Determine how many lines in these records hold "zero". Only the number is wanted.

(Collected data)
BEGIN

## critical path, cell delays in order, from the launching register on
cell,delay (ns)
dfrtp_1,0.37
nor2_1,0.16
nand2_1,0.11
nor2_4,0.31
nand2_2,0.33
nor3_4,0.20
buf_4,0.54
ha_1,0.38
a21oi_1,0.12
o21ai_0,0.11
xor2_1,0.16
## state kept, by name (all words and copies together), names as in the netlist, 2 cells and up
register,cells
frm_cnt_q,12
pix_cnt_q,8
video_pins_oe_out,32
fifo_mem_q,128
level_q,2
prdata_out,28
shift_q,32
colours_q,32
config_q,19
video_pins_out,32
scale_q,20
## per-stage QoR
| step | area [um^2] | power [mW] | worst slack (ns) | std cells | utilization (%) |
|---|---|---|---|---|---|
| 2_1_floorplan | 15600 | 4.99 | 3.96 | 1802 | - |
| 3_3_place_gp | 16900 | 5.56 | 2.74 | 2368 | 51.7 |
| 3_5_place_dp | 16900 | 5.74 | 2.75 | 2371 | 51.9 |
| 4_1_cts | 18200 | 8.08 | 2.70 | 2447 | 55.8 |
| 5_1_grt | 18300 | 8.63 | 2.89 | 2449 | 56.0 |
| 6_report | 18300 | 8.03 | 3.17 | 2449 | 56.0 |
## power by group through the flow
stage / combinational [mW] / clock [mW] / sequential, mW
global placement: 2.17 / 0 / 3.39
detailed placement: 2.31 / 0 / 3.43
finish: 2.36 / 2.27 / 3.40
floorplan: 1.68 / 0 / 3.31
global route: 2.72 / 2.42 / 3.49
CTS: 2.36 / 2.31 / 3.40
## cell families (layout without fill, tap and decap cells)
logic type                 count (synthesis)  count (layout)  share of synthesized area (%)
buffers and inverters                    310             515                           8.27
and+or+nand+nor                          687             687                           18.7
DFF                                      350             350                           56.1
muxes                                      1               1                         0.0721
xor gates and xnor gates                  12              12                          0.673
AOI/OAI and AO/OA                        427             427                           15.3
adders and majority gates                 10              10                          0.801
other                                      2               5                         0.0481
$ cat config.mk
export PLATFORM = sky130hd
export DESIGN_NAME = carkit_latch_and_vendor_regs
export DESIGN_NICKNAME = d
export VERILOG_FILES = /design/src/logic/carkit_vendor_pkg.sv /design/src/logic/carkit_latch_and_vendor_regs.sv
export SDC_FILE = /design/constraint.sdc
export NUM_CORES = 1
export LEC_CHECK = 0
export BUFFER_PORTS_ARGS = -buffer_cell sky130_fd_sc_hd__buf_2
export CAP_MARGIN = 20
export CORE_MARGIN = 5
export CORE_UTILIZATION = 55
export CTS_BUF_LIST = sky130_fd_sc_hd__clkbuf_4
export CTS_CLUSTER_SIZE = 25
export DETAILED_ROUTE_END_ITERATION = 10
export PLACE_DENSITY = 0.78
export RECOVER_POWER = 25
export SLEW_MARGIN = 30
export SYNTH_ARGS = -nofsm -noshare
export SYNTH_HDL_FRONTEND = slang
export SYNTH_SLANG_ARGS = --single-unit
$ cat constraint.sdc
create_clock -name ref_clk_i -period 2.8 [get_ports ref_clk_i]
set_clock_uncertainty 0.1 [all_clocks]
set_input_delay 0.56 -clock ref_clk_i [delete_from_list [all_inputs] [get_ports ref_clk_i]]
set_output_delay 0.56 -clock ref_clk_i [all_outputs]
set_load 0.05 [all_outputs]
$ cat src/logic/carkit_vendor_pkg.sv
// Purpose: Shared constants and types for the carkit latch and vendor register block
// Assumes: ULPI clock of 25 MHz drives all logic
// Notes:   Register addresses are the 6-bit ULPI immediate register addresses
package carkit_vendor_pkg;

    // Clock and conversion timing
    localparam int CLK_PERIOD_NS       = 40;
    localparam int RID_CONV_TIME_NS    = 282000;
    localparam int RID_CONV_CYCLES_DEF = (RID_CONV_TIME_NS + CLK_PERIOD_NS - 1) / CLK_PERIOD_NS;
    localparam int RID_CNT_W           = 16;

    // Register addresses
    localparam logic [5:0] ADDR_LATCH = 6'h21;
    localparam logic [5:0] ADDR_COMP  = 6'h31;
    localparam logic [5:0] ADDR_CHG   = 6'h32;

    // Transmit command codes in data[7:6]
    localparam logic [1:0] CMD_REG_WR = 2'h2;
    localparam logic [1:0] CMD_REG_RD = 2'h3;

    // Latch register bit positions
    localparam int LATCH_ID_BIT  = 0;
    localparam int LATCH_CMP_BIT = 1;
    localparam int LATCH_RID_BIT = 3;

    // Compensation register fields
    localparam int SQ_LSB  = 0;
    localparam int SQ_MSB  = 1;
    localparam int DRV_LSB = 4;
    localparam int DRV_MSB = 6;

    // Charger detection register bits
    localparam int CHG_VSRC_BIT    = 0;
    localparam int CHG_ISINK_BIT   = 1;
    localparam int CHG_CONTACT_BIT = 2;
    localparam int CHG_ROLE_BIT    = 3;
    localparam int CHG_CMP_BIT     = 4;

    // Line state that allows the comparator result
    localparam logic [1:0] LS_SE0 = 2'h0;

    // Asynchronous input indexes
    localparam int SYN_N  = 3;
    localparam int SYN_ID = 0;
    localparam int SYN_DP = 1;
    localparam int SYN_DM = 2;

    // Register access sequencer
    typedef enum logic [2:0] {
        U_IDLE    = 3'h0,
        U_WR_ACK  = 3'h1,
        U_WR_DATA = 3'h2,
        U_WR_STOP = 3'h3,
        U_RD_ACK  = 3'h4,
        U_RD_TURN = 3'h5,
        U_RD_DATA = 3'h6
    } ulpi_state_t;

    typedef struct packed {
        logic       dir;
        logic       nxt;
        logic       oe;
        logic [7:0] dout;
    } ulpi_out_t;

    typedef struct packed {
        logic [2:0] drv;
        logic [1:0] sq;
    } comp_t;

    typedef struct packed {
        logic role;
        logic contact;
        logic isink;
        logic vsrc;
    } chg_t;

    typedef struct packed {
        logic dp_vsrc;
        logic dm_vsrc;
        logic dp_isink;
        logic dm_isink;
        logic dp_contact;
        logic dm_contact;
    } pad_drive_t;

    typedef struct packed {
        logic rid;
        logic cmp;
        logic id;
    } latch_t;

    typedef struct packed {
        ulpi_state_t          ust;
        logic [5:0]           addr;
        logic [7:0]           wdata;
        ulpi_out_t            bus;
        comp_t                comp;
        chg_t                 chg;
        pad_drive_t           pads;
        logic [SYN_N-1:0]     sy1;
        logic [SYN_N-1:0]     sy2;
        logic [SYN_N-1:0]     sy3;
        logic [SYN_N-1:0]     stable;
        logic                 cmp;
        latch_t               latch;
        logic                 rid_busy;
        logic [RID_CNT_W-1:0] rid_cnt;
        logic                 rid_done;
        logic                 pend;
    } regs_t;

    // Reset values: all codes nominal, all enables off, sequencer idle
    localparam comp_t COMP_RST = '0;
    localparam chg_t  CHG_RST  = '0;
    localparam regs_t REGS_RST = '0;

endpackage

$ cat src/logic/carkit_latch_and_vendor_regs.sv
// Purpose: Carkit event latches, squelch and drive trims, charger detection control over ULPI
// Assumes: ULPI link is synchronous to ref_clk_i; analog status inputs are asynchronous
// Notes:   Interrupt enables and conversion start come from neighbouring register logic
//          Every output is taken from the state register
//
// Summary of operation
// Latch register reads then clears itself
// Bit 0 on ID going floating
// Bit 0 also on ID leaving floating
// Bit 1 on comparator change, either way
// Bit 3 on conversion-done rising edge
// Latch bits 2 and 7:4 read zero
// Vendor range answers immediate read/write
// Compensation bits 1:0 squelch threshold
// Compensation bits 6:4 transmit amplitude
// Charger bits 0..2 enables, reset zero
// Bit 3 swaps DP and DM connections
// Bit 4 comparator, SE0 and enabled
// Comparator forced zero while sink off
// Link clears detection before USB use
// Conversion done set after 282 us
// Event during latch read kept
`timescale 1ns/10ps

module carkit_latch_and_vendor_regs #(
    parameter int RID_CONV_CYCLES = carkit_vendor_pkg::RID_CONV_CYCLES_DEF
) (
    // Clock and reset
    input  wire logic       ref_clk_i,
    input  wire logic       reset_i,
    // ULPI register access
    input  wire logic [7:0] ulpi_data_i,
    input  wire logic       ulpi_stp_i,
    output logic      [7:0] ulpi_data_o,
    output logic            ulpi_data_oe_o,
    output logic            ulpi_dir_o,
    output logic            ulpi_nxt_o,
    // Interrupt enables
    input  wire logic       id_to_floating_irq_en_i,
    input  wire logic       id_to_grounded_irq_en_i,
    input  wire logic       contact_cmp_irq_en_i,
    input  wire logic       rid_done_irq_en_i,
    // Asynchronous analog status
    input  wire logic       id_float_i,
    input  wire logic       dp_cmp_i,
    input  wire logic       dm_cmp_i,
    // Same-domain status and control
    input  wire logic [1:0] linestate_i,
    input  wire logic       rid_conv_start_i,
    input  wire logic       rid_done_clear_i,
    // Trim outputs
    output logic      [1:0] squelch_threshold_sel_o,
    output logic      [2:0] hs_drive_level_sel_o,
    // Charger detection control
    output logic            data_vsource_en_o,
    output logic            data_isink_cmp_en_o,
    output logic            contact_current_en_o,
    output logic            charging_host_role_o,
    output logic            dp_vsource_en_o,
    output logic            dm_vsource_en_o,
    output logic            dp_isink_en_o,
    output logic            dm_isink_en_o,
    output logic            dp_contact_src_en_o,
    output logic            dm_contact_src_en_o,
    // Status outputs
    output logic            contact_cmp_out_o,
    output logic            rid_conv_busy_o,
    output logic            rid_conv_complete_o,
    output logic      [2:0] event_latch_o,
    output logic            event_pending_o
);

    // Count loaded at start; zero is the last busy cycle
    localparam logic [carkit_vendor_pkg::RID_CNT_W-1:0] RID_LOAD =
        carkit_vendor_pkg::RID_CNT_W'(RID_CONV_CYCLES - 1);

    carkit_vendor_pkg::regs_t r;
    carkit_vendor_pkg::regs_t next_r;

    // Read value for a register address
    function automatic logic [7:0] reg_read(input logic [5:0]               a,
                                            input carkit_vendor_pkg::regs_t s);
        logic [7:0] v;
        v = 8'h00;
        if (a == carkit_vendor_pkg::ADDR_LATCH) begin
            // Unused bits zero
            v[carkit_vendor_pkg::LATCH_ID_BIT]  = s.latch.id;
            v[carkit_vendor_pkg::LATCH_CMP_BIT] = s.latch.cmp;
            v[carkit_vendor_pkg::LATCH_RID_BIT] = s.latch.rid;
        end else if (a == carkit_vendor_pkg::ADDR_COMP) begin
            // Reserved bits zero
            v[carkit_vendor_pkg::SQ_MSB:carkit_vendor_pkg::SQ_LSB]   = s.comp.sq;
            v[carkit_vendor_pkg::DRV_MSB:carkit_vendor_pkg::DRV_LSB] = s.comp.drv;
        end else if (a == carkit_vendor_pkg::ADDR_CHG) begin
            // Enables, role and comparator
            v[carkit_vendor_pkg::CHG_VSRC_BIT]    = s.chg.vsrc;
            v[carkit_vendor_pkg::CHG_ISINK_BIT]   = s.chg.isink;
            v[carkit_vendor_pkg::CHG_CONTACT_BIT] = s.chg.contact;
            v[carkit_vendor_pkg::CHG_ROLE_BIT]    = s.chg.role;
            v[carkit_vendor_pkg::CHG_CMP_BIT]     = s.cmp;
        end
        return v;
    endfunction

    // Next-state logic
    always_comb begin
        logic                 wr_commit;
        logic                 rd_clear;
        logic                 sense;
        logic                 ev_id;
        logic                 ev_cmp;
        logic                 ev_rid;
        logic                 rid_finish;
        carkit_vendor_pkg::latch_t base;
        wr_commit  = 1'b0;
        rd_clear   = 1'b0;
        sense      = 1'b0;
        ev_id      = 1'b0;
        ev_cmp     = 1'b0;
        ev_rid     = 1'b0;
        rid_finish = 1'b0;
        base       = '0;
        next_r     = r;

        // Three-stage sync; a change counts once stages two and three agree
        next_r.sy1 = {dm_cmp_i, dp_cmp_i, id_float_i};
        next_r.sy2 = r.sy1;
        next_r.sy3 = r.sy2;
        for (int i = 0; i < carkit_vendor_pkg::SYN_N; i++) begin
            if (r.sy2[i] == r.sy3[i]) begin
                next_r.stable[i] = r.sy3[i];
            end
        end

        // Immediate register read and write sequencer
        next_r.bus.nxt = 1'b0;
        unique case (r.ust)
            carkit_vendor_pkg::U_IDLE: begin
                // Commands are only looked at while idle
                next_r.bus.dir  = 1'b0;
                next_r.bus.oe   = 1'b0;
                next_r.bus.dout = 8'h00;
                if (ulpi_data_i[7:6] == carkit_vendor_pkg::CMD_REG_WR) begin
                    next_r.addr    = ulpi_data_i[5:0];
                    next_r.bus.nxt = 1'b1;
                    next_r.ust     = carkit_vendor_pkg::U_WR_ACK;
                end else if (ulpi_data_i[7:6] == carkit_vendor_pkg::CMD_REG_RD) begin
                    next_r.addr    = ulpi_data_i[5:0];
                    next_r.bus.nxt = 1'b1;
                    next_r.ust     = carkit_vendor_pkg::U_RD_ACK;
                end
            end
            carkit_vendor_pkg::U_WR_ACK: begin
                next_r.ust = carkit_vendor_pkg::U_WR_DATA;
            end
            carkit_vendor_pkg::U_WR_DATA: begin
                next_r.wdata   = ulpi_data_i;
                next_r.bus.nxt = 1'b1;
                next_r.ust     = carkit_vendor_pkg::U_WR_STOP;
            end
            carkit_vendor_pkg::U_WR_STOP: begin
                // Commit waits for stop; data already held
                if (ulpi_stp_i) begin
                    wr_commit  = 1'b1;
                    next_r.ust = carkit_vendor_pkg::U_IDLE;
                end
            end
            carkit_vendor_pkg::U_RD_ACK: begin
                next_r.bus.dir = 1'b1; // Turnaround, nobody drives
                next_r.ust     = carkit_vendor_pkg::U_RD_TURN;
            end
            carkit_vendor_pkg::U_RD_TURN: begin
                // Data byte loaded and latch cleared on this edge
                next_r.bus.oe   = 1'b1;
                next_r.bus.dout = reg_read(r.addr, r);
                rd_clear        = (r.addr == carkit_vendor_pkg::ADDR_LATCH);
                next_r.ust      = carkit_vendor_pkg::U_RD_DATA;
            end
            carkit_vendor_pkg::U_RD_DATA: begin
                // Hand the bus back to the link
                next_r.bus.dir  = 1'b0;
                next_r.bus.oe   = 1'b0;
                next_r.bus.dout = 8'h00;
                next_r.ust      = carkit_vendor_pkg::U_IDLE;
            end
            default: begin
                next_r.bus = '0;
                next_r.ust = carkit_vendor_pkg::U_IDLE;
            end
        endcase

        // Register writes; read-only and unmapped bits ignored
        if (wr_commit) begin
            if (r.addr == carkit_vendor_pkg::ADDR_COMP) begin
                // Squelch threshold code
                next_r.comp.sq  = r.wdata[carkit_vendor_pkg::SQ_MSB:carkit_vendor_pkg::SQ_LSB];
                // Transmit amplitude code
                next_r.comp.drv = r.wdata[carkit_vendor_pkg::DRV_MSB:carkit_vendor_pkg::DRV_LSB];
            end else if (r.addr == carkit_vendor_pkg::ADDR_CHG) begin
                // Detection enables
                next_r.chg.vsrc    = r.wdata[carkit_vendor_pkg::CHG_VSRC_BIT];
                next_r.chg.isink   = r.wdata[carkit_vendor_pkg::CHG_ISINK_BIT];
                next_r.chg.contact = r.wdata[carkit_vendor_pkg::CHG_CONTACT_BIT];
                next_r.chg.role    = r.wdata[carkit_vendor_pkg::CHG_ROLE_BIT];
            end
        end

        // Route enables to DP or DM by role
        next_r.pads.dp_vsrc    = next_r.chg.vsrc & ~next_r.chg.role;
        next_r.pads.dm_vsrc    = next_r.chg.vsrc & next_r.chg.role;
        next_r.pads.dp_isink   = next_r.chg.isink & ~next_r.chg.role;
        next_r.pads.dm_isink   = next_r.chg.isink & next_r.chg.role;
        next_r.pads.dp_contact = next_r.chg.contact & ~next_r.chg.role;
        next_r.pads.dm_contact = next_r.chg.contact & next_r.chg.role;

        // Comparator senses the swapped line in host role
        // Role and enable taken from next state so the comparator
        // drops on the very edge that clears the sink enable
        sense = next_r.chg.role ? r.stable[carkit_vendor_pkg::SYN_DM]
                                : r.stable[carkit_vendor_pkg::SYN_DP];
        // Comparator qualified by enable and SE0
        next_r.cmp = next_r.chg.isink & sense
                   & (linestate_i == carkit_vendor_pkg::LS_SE0);

        // Conversion timer
        // Start pulses ignored while busy
        if (r.rid_busy) begin
            if (r.rid_cnt == '0) begin
                rid_finish      = 1'b1;
                next_r.rid_busy = 1'b0;
            end else begin
                next_r.rid_cnt = r.rid_cnt - 1'b1;
            end
        end else if (rid_conv_start_i) begin
            next_r.rid_busy = 1'b1;
            next_r.rid_cnt  = RID_LOAD;
        end
        // Completion set wins over clear
        if (rid_done_clear_i) begin
            next_r.rid_done = 1'b0;
        end
        if (rid_finish) begin
            next_r.rid_done = 1'b1;
        end

        // ID float edges in both directions
        ev_id = (next_r.stable[carkit_vendor_pkg::SYN_ID] & ~r.stable[carkit_vendor_pkg::SYN_ID]
                 & id_to_floating_irq_en_i)
              | (~next_r.stable[carkit_vendor_pkg::SYN_ID] & r.stable[carkit_vendor_pkg::SYN_ID]
                 & id_to_grounded_irq_en_i);
        // Comparator change either way
        ev_cmp = (next_r.cmp != r.cmp) & contact_cmp_irq_en_i;
        // Conversion-done rising edge only
        ev_rid = next_r.rid_done & ~r.rid_done & rid_done_irq_en_i;

        // Read clears latches
        base = rd_clear ? '0 : r.latch;
        // New event survives the clearing read
        next_r.latch.id  = base.id | ev_id;
        next_r.latch.cmp = base.cmp | ev_cmp;
        next_r.latch.rid = base.rid | ev_rid;
        // Pending flag kept in a flop beside the latches
        next_r.pend = next_r.latch.id | next_r.latch.cmp | next_r.latch.rid;
    end

    // State register
    // Asynchronous reset returns every field to zero
    always_ff @(posedge ref_clk_i or posedge reset_i) begin
        if (reset_i) begin
            r <= carkit_vendor_pkg::REGS_RST;
        end else begin
            r <= next_r;
        end
    end

    // ULPI outputs
    assign ulpi_data_o    = r.bus.dout;
    assign ulpi_data_oe_o = r.bus.oe;
    assign ulpi_dir_o     = r.bus.dir;
    assign ulpi_nxt_o     = r.bus.nxt;

    // Trim and detection outputs
    assign squelch_threshold_sel_o = r.comp.sq;
    assign hs_drive_level_sel_o    = r.comp.drv;
    assign data_vsource_en_o       = r.chg.vsrc;
    assign data_isink_cmp_en_o     = r.chg.isink;
    assign contact_current_en_o    = r.chg.contact;
    assign charging_host_role_o    = r.chg.role;
    assign dp_vsource_en_o         = r.pads.dp_vsrc;
    assign dm_vsource_en_o         = r.pads.dm_vsrc;
    assign dp_isink_en_o           = r.pads.dp_isink;
    assign dm_isink_en_o           = r.pads.dm_isink;
    assign dp_contact_src_en_o     = r.pads.dp_contact;
    assign dm_contact_src_en_o     = r.pads.dm_contact;

    // Status outputs
    assign contact_cmp_out_o   = r.cmp;
    assign rid_conv_busy_o     = r.rid_busy;
    assign rid_conv_complete_o = r.rid_done;
    assign event_latch_o       = r.latch;
    assign event_pending_o     = r.pend;

endmodule

==> results.ini <==
[die]
boundaryPins = 55
die_w_um = 88.43
rows = 28
core-area_mm2 = 0.005956
initial_utilization_pct = 56.81
dieArea_mm2 = 0.007820
die_height_um = 88.43

[worst_setup_path]
worst_path_max_delay_cell = or4b_1
critical_path_arrival_ps = 2650
crit_family = simple AND/OR/NAND/NOR gates
path_buf_inv = 0
worstPathMaxFanout = 14
cp-start-kind = flop
worst-setup-path-type = reg -> reg
path_cells = nand4b_1 > nor3_4 > mux2i_1 > or4b_1 > nand3_1
cp.required_ps = 3050
max_stage_delay_ps = 580
critPathCaptureType = flop

[logic_synthesis]
avgSynthCellArea_um2 = 11.35
synth_seq_cells = 76
synth_sequential_area_ratio_pct = 56.21
async_reset_ff_share_pct = 100.0
syn_nets = 322
yosysWarnings = 0
synthCells = 298
synth_edf_count = 0
synth_top_flop_cell = dfrtp_1
synth_area_mm2 = 0.003383
synthDistinctLibCells = 55

[placed_design]
dp_hpwl_mm = 4.972
numPortBuffers = 53
place_worst_setup_slack_ps = 448.6
gp_congestion = 0.8543

[flow_run]
maxCapViolations = 1

[clock_network]
cts-resized-gates = 0
numCtsBuffers = 9
clk_latency_ps = 410
postCtsHoldBufs = 0
clk_pin_slew_worst_paths_ps = 120
cts_tree = built
cts_root_buf = clkbuf_4
htree_levels = 3
postCtsSetupRepairBufs = 0
cts_sinks = 76
clk_path_buf_depth = 2

[power_and_ir_drop]
vdd_drop_max_v = 0.0005271
p_per_area_mw_per_mm2 = 935.3
total_leakage_power_nw = 1.739

[sta]
tns_ps = 0
setup_viol = 0
max_slew_margin_pct = -19.97
post-route-min-period_ps = 2397
rsz0062_at_grt = no
setup_ws_ps = 403.3
final-hold-violation-count = 0
finalCritPeriodShare_pct = 85.60
worst_pin_slew_ps = 1800
fmax_mhz = 417.2
finalMaxSlewViolations = 77

[global_route]
grt_pass1_vias = 2450
grt_overflow = 0
grt_max_degree = 77
grt_pass1_wl_mm = 11.42
grtUsageTotal_pct = 19.14
antenna_found_initial = 0

[final_layout]
drive_gt1_share_pct = 29.19
diodes = 0
layout_commonest_cell = dfrtp_1
fin_nets = 366
final_cell_mix = dfrtp_1 (76), buf_2 (53), nor2_1 (29), mux2_2 (19), nand2_1 (17)
area_delta_synth_final_pct = 12.17

[detailed_routing]
drt_iter0_markers = 116
post_drt_wl_per_cell_um = 16.30
drtAntennaViolNets = 0
vias = 2446
vias_per_cell = 5.810
drc = 0
wl_mm = 6.861
firstDrtPassIters = 5

[status]
status = complete, but fails checks
violations = max-capacitance violations, max-slew violations

[hold_path]
hp-class = in -> reg

flip-flops by register name (all words and copies together), names as in the netlist, 2 cells and up:
register and flops:
squelch_threshold_sel_o 2, next_r 6, r 38, ulpi_data_o 7, hs_drive_level_sel_o 3, event_latch_o 3
through the flow:
stage               hold slack [ps]  area, um^2  total power, mW  util [%]  instances
finish                        155.3        3795            3.549     63.72        421
global route                  111.2        3795            3.753     63.72        421
detailed placement            234.7        3633            2.757     61.01        406
CTS                           112.0        3810            3.580     63.97        421
floorplan                     231.2        3383            2.512         -        298
global placement              231.8        3633            2.712     61.01        406
cells by family after synthesis:
group                    Yosys count  synth area share, %
flip-flops                        76                56.21
AND/OR/NAND/NOR                  101                16.79
buffers and inverters             37                6.028
multiplexers                      27                8.691
adder cells (fa/ha/maj)            5                1.627
AO/OA/AOI/OAI                     48                9.763
other                              1               0.1108
XOR/XNOR                           3               0.7768
synth_stat cells, types with 3 or more instances:
cell      count  area [um^2]
a211oi_1      3        22.52
a21oi_1      11        55.05
a221oi_1      3        26.28
and3_1        3        18.77
buf_4        17        127.6
clkbuf_1      6        22.52
dfrtp_1      76         1902
inv_1        11        41.29
maj3_1        3        30.03
mux2_2       19        214.0
mux2i_1       8        80.08
nand2_1      17        63.81
nand2b_1      4        25.02
nand3_1       6        30.03
nor2_1       29        108.9
nor2b_1       3        18.77
nor3_1        5        25.02
nor4_1        9        56.30
o21ai_0      11        55.05
o311ai_0      4        35.03
o41ai_1       3        26.28
or3_1         7        43.79
xor2_1        3        26.28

END

— Response to this exercise —
7